==== THE DATA ====

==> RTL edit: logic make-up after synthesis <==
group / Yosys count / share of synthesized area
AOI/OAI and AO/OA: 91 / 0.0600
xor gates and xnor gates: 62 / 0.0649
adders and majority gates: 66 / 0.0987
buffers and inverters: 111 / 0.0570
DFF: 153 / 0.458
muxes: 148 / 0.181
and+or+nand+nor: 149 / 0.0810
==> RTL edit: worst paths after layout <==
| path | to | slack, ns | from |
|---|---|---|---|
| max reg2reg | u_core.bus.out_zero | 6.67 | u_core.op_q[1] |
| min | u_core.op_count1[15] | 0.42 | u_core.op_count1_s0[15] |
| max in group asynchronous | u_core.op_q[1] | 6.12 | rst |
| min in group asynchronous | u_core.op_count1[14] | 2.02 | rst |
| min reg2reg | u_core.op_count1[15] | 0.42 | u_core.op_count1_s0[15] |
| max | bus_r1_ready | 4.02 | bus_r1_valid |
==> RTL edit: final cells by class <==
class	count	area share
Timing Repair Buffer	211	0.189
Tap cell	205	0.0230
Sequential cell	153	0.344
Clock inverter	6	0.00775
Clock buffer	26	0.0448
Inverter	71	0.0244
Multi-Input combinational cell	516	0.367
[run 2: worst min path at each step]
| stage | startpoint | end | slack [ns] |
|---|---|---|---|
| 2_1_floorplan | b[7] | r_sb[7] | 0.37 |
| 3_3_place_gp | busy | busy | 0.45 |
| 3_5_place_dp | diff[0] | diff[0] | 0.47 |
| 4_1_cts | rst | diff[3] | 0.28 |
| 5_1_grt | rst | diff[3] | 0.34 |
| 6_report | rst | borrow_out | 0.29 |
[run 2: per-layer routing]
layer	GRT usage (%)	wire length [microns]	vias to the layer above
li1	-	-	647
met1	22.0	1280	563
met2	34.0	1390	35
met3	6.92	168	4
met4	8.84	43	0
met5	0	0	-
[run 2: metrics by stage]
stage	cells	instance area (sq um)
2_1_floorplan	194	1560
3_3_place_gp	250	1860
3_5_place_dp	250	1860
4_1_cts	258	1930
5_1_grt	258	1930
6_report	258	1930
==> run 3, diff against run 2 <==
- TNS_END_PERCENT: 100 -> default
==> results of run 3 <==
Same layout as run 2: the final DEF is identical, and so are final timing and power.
==> config.mk <==
export PLATFORM = sky130hd
export DESIGN_NAME = branch_predict_tracker
export DESIGN_NICKNAME = d
export VERILOG_FILES = /design/src/rtl/branch_predict_tracker_pkg.sv /design/src/rtl/branch_predict_tracker_predict_fifo.sv /design/src/rtl/branch_predict_tracker.sv
export SDC_FILE = /design/constraint.sdc
export NUM_CORES = 1
export LEC_CHECK = 0
export BUFFER_PORTS_ARGS = -buffer_cell sky130_fd_sc_hd__buf_4
export CELL_PAD_IN_SITES_DETAIL_PLACEMENT = 1
export CELL_PAD_IN_SITES_GLOBAL_PLACEMENT = 1
export CORE_MARGIN = 2
export CORE_UTILIZATION = 47
export CTS_CLUSTER_SIZE = 14
export DETAILED_ROUTE_END_ITERATION = 16
export PLACE_DENSITY_LB_ADDON = 0.25
export RECOVER_POWER = 25
export SYNTH_ARGS = -nofsm -noshare
export SYNTH_HDL_FRONTEND = slang
export SYNTH_SLANG_ARGS = --single-unit
==> constraint.sdc <==
create_clock -name CLK -period 5.31 [get_ports CLK]
set_input_delay 1.593 -clock CLK [delete_from_list [all_inputs] [get_ports CLK]]
set_output_delay 1.593 -clock CLK [all_outputs]
set_load 0.005 [all_outputs]
==> src/rtl/branch_predict_tracker_pkg.sv <==
`default_nettype none
// ============================================================================
// Module   : branch_predict_tracker_pkg
// Purpose  : Shared defaults and entry layout for the branch prediction tracker.
// Revision : 1.0 - initial release
// ============================================================================
package branch_predict_tracker_pkg;

    localparam int ADDR_W_DEFAULT = 32;
    localparam int DEPTH_DEFAULT  = 4;
    localparam int CNT_W_DEFAULT  = 16;

    // Field order matches the packed vector stored in the FIFO: {pc, taken, target}
    typedef struct packed {
        logic [ADDR_W_DEFAULT-1:0] pc;
        logic                      taken;
        logic [ADDR_W_DEFAULT-1:0] target;
    } predict_entry_t;

    localparam int ENTRY_W_DEFAULT = $bits(predict_entry_t);

endpackage
`default_nettype wire

==> src/rtl/branch_predict_tracker_predict_fifo.sv <==
`default_nettype none
// ============================================================================
// Module   : predict_fifo
// Purpose  : Synchronous FIFO with push, pop and flush; flush beats push/pop.
// Revision : 1.0 - initial release
// ============================================================================
module predict_fifo #(
    parameter int DEPTH = 4,
    parameter int WIDTH = 65
) (
    input  logic                       CLK,
    input  logic                       nRST,
    input  logic                       push,
    input  logic [WIDTH-1:0]           push_data,
    input  logic                       pop,
    input  logic                       flush,
    output logic [WIDTH-1:0]           head,
    output logic [$clog2(DEPTH):0]     count,
    output logic                       full,
    output logic                       empty
);

    localparam int PTR_W = $clog2(DEPTH);
    localparam int CNT_W = PTR_W + 1;
    localparam logic [CNT_W-1:0] C_DEPTH = CNT_W'(DEPTH);

    logic [WIDTH-1:0] r_mem [DEPTH];
    logic [PTR_W-1:0] r_wr_ptr;
    logic [PTR_W-1:0] r_rd_ptr;
    logic [CNT_W-1:0] r_count;

    logic w_push_ok;
    logic w_pop_ok;

    assign full      = (r_count == C_DEPTH);
    assign empty     = (r_count == '0);
    assign w_push_ok = push && !full;
    assign w_pop_ok  = pop && !empty;
    assign head      = r_mem[r_rd_ptr];
    assign count     = r_count;

    // Pointers wrap naturally because DEPTH is a power of two.
    always_ff @(posedge CLK or negedge nRST) begin
        if (!nRST) begin
            r_wr_ptr <= '0;
            r_rd_ptr <= '0;
            r_count  <= '0;
        end else if (flush) begin
            r_wr_ptr <= '0;
            r_rd_ptr <= '0;
            r_count  <= '0;
        end else begin
            if (w_push_ok) begin
                r_wr_ptr <= r_wr_ptr + PTR_W'(1);
            end
            if (w_pop_ok) begin
                r_rd_ptr <= r_rd_ptr + PTR_W'(1);
            end
            unique case ({w_push_ok, w_pop_ok})
                2'b10:   r_count <= r_count + CNT_W'(1);
                2'b01:   r_count <= r_count - CNT_W'(1);
                default: r_count <= r_count;
            endcase
        end
    end

    always_ff @(posedge CLK) begin
        if (w_push_ok && !flush) begin
            r_mem[r_wr_ptr] <= push_data;
        end
    end

endmodule
`default_nettype wire

==> src/rtl/branch_predict_tracker.sv <==
`default_nettype none
// ============================================================================
// Module   : branch_predict_tracker
// Purpose  : Tracks in-flight predictions, checks them at resolve, and drives
//            redirect/flush and predictor training.
// Revision : 1.0 - initial release
// ============================================================================
module branch_predict_tracker
    import branch_predict_tracker_pkg::*;
#(
    parameter int DEPTH  = DEPTH_DEFAULT,
    parameter int ADDR_W = ADDR_W_DEFAULT,
    parameter int CNT_W  = CNT_W_DEFAULT
) (
    input  logic                     CLK,
    input  logic                     nRST,
    input  logic                     fetch_valid,
    input  logic [ADDR_W-1:0]        fetch_pc,
    output logic                     fetch_ready,
    output logic [ADDR_W-1:0]        next_pc,
    output logic [ADDR_W-1:0]        pred_current_pc,
    input  logic                     pred_taken,
    input  logic [ADDR_W-1:0]        pred_target,
    input  logic                     resolve_valid,
    input  logic                     resolve_is_branch,
    input  logic                     resolve_taken,
    input  logic [ADDR_W-1:0]        resolve_target,
    output logic                     mispredict,
    output logic [ADDR_W-1:0]        redirect_pc,
    output logic                     update_valid,
    output logic [ADDR_W-1:0]        update_pc,
    output logic                     update_taken,
    output logic [ADDR_W-1:0]        update_target,
    output logic [$clog2(DEPTH):0]   inflight_count,
    output logic [CNT_W-1:0]         mispredict_count,
    output logic                     underflow_err
);

    localparam int          ENTRY_W = 2 * ADDR_W + 1;
    localparam logic [ADDR_W-1:0] C_INSN_BYTES = ADDR_W'(4);

    logic [ENTRY_W-1:0]      w_push_data;
    logic [ENTRY_W-1:0]      w_head;
    logic                    w_full;
    logic                    w_empty;
    logic                    w_push;
    logic                    w_pop;
    logic                    w_flush;
    logic                    w_wrong;
    logic [ADDR_W-1:0]       w_correct_pc;
    logic [ADDR_W-1:0]       w_e_pc;
    logic                    w_e_taken;
    logic [ADDR_W-1:0]       w_e_target;

    logic                    r_mispredict;
    logic [ADDR_W-1:0]       r_redirect_pc;
    logic                    r_update_valid;
    logic [ADDR_W-1:0]       r_update_pc;
    logic                    r_update_taken;
    logic [ADDR_W-1:0]       r_update_target;
    logic [CNT_W-1:0]        r_mispredict_count;
    logic                    r_underflow_err;

    assign pred_current_pc = fetch_pc;
    assign next_pc         = pred_taken ? pred_target : fetch_pc + C_INSN_BYTES;
    assign fetch_ready     = !w_full && !r_mispredict;

    assign w_push      = fetch_valid && fetch_ready;
    assign w_pop       = resolve_valid && !w_empty;
    assign w_push_data = {fetch_pc, pred_taken, pred_target};

    predict_fifo #(
        .DEPTH (DEPTH),
        .WIDTH (ENTRY_W)
    ) u_fifo (
        .CLK       (CLK),
        .nRST      (nRST),
        .push      (w_push),
        .push_data (w_push_data),
        .pop       (w_pop),
        .flush     (w_flush),
        .head      (w_head),
        .count     (inflight_count),
        .full      (w_full),
        .empty     (w_empty)
    );

    assign w_e_pc     = w_head[ENTRY_W-1 -: ADDR_W];
    assign w_e_taken  = w_head[ADDR_W];
    assign w_e_target = w_head[ADDR_W-1:0];

    // A non-branch predicted taken sent fetch down a bogus path.
    always_comb begin
        w_wrong = w_e_taken;
        if (resolve_is_branch) begin
            w_wrong = (w_e_taken != resolve_taken) ||
                      (resolve_taken && (w_e_target != resolve_target));
        end
    end

    assign w_correct_pc = (resolve_taken && resolve_is_branch) ? resolve_target
                                                               : w_e_pc + C_INSN_BYTES;
    assign w_flush      = w_pop && w_wrong;

    always_ff @(posedge CLK or negedge nRST) begin
        if (!nRST) begin
            r_mispredict       <= 1'b0;
            r_redirect_pc      <= '0;
            r_update_valid     <= 1'b0;
            r_update_pc        <= '0;
            r_update_taken     <= 1'b0;
            r_update_target    <= '0;
            r_mispredict_count <= '0;
            r_underflow_err    <= 1'b0;
        end else begin
            r_mispredict   <= w_flush;
            r_update_valid <= w_pop && resolve_is_branch;
            if (w_flush) begin
                r_redirect_pc <= w_correct_pc;
            end
            if (w_pop && resolve_is_branch) begin
                r_update_pc     <= w_e_pc;
                r_update_taken  <= resolve_taken;
                r_update_target <= resolve_target;
            end
            if (w_flush && (r_mispredict_count != '1)) begin
                r_mispredict_count <= r_mispredict_count + CNT_W'(1);
            end
            if (resolve_valid && w_empty) begin
                r_underflow_err <= 1'b1;
            end
        end
    end

    assign mispredict       = r_mispredict;
    assign redirect_pc      = r_redirect_pc;
    assign update_valid     = r_update_valid;
    assign update_pc        = r_update_pc;
    assign update_taken     = r_update_taken;
    assign update_target    = r_update_target;
    assign mispredict_count = r_mispredict_count;
    assign underflow_err    = r_underflow_err;

endmodule
`default_nettype wire
**config.mk**
```make
export PLATFORM = sky130hd
export DESIGN_NAME = hazard_stall_ctrl
export DESIGN_NICKNAME = d
export VERILOG_FILES = /design/src/rtl/hazard_stall_ctrl.sv
export SDC_FILE = /design/constraint.sdc
export NUM_CORES = 1
export LEC_CHECK = 0
export ABC_CLOCK_PERIOD_IN_PS = 3800
export CORE_UTILIZATION = 30
export CTS_BUF_LIST = sky130_fd_sc_hd__clkbuf_4
export DETAILED_ROUTE_END_ITERATION = 7
export SKIP_CTS_REPAIR_TIMING = 1
export SYNTH_ARGS = -nofsm -noshare
export SYNTH_HDL_FRONTEND = slang
export SYNTH_SLANG_ARGS = --single-unit
```
**constraint.sdc**
```tcl
create_clock -name clk_i -period 3.8 [get_ports clk_i]
set_clock_uncertainty 0.1 [all_clocks]
set_input_delay 0.95 -clock clk_i [delete_from_list [all_inputs] [get_ports clk_i]]
set_output_delay 0.95 -clock clk_i [all_outputs]
set_load 0.005 [all_outputs]
```
File: config.mk
export PLATFORM = sky130hd
export DESIGN_NAME = pipelined_adder
export DESIGN_NICKNAME = d
export VERILOG_FILES = /design/src/rtl/pipelined_adder.sv
export SDC_FILE = /design/constraint.sdc
export NUM_CORES = 1
export LEC_CHECK = 0
export CAP_MARGIN = 20
export CORE_MARGIN = 2
export CORE_UTILIZATION = 55
export CTS_CLUSTER_DIAMETER = 30
export DETAILED_ROUTE_END_ITERATION = 12
export GPL_TIMING_DRIVEN = 0
export PLACE_DENSITY = 0.85
export SLEW_MARGIN = 20
export SYNTH_ARGS = -nofsm -noshare
export SYNTH_HDL_FRONTEND = slang
export SYNTH_SLANG_ARGS = --single-unit
File: constraint.sdc
create_clock -name clk -period 3 [get_ports clk]
set_input_delay 0.6 -clock clk [delete_from_list [all_inputs] [get_ports clk]]
set_output_delay 0.6 -clock clk [all_outputs]
set_load 0.02 [all_outputs]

====

> **ABOUT THIS TASK**
Every line in the records above that contains the word "diff" should be copied out.

> **ANSWER FOR THE TASK**
| 3_5_place_dp | diff[0] | diff[0] | 0.47 |
| 4_1_cts | rst | diff[3] | 0.28 |
| 5_1_grt | rst | diff[3] | 0.34 |
==> run 3, diff against run 2 <==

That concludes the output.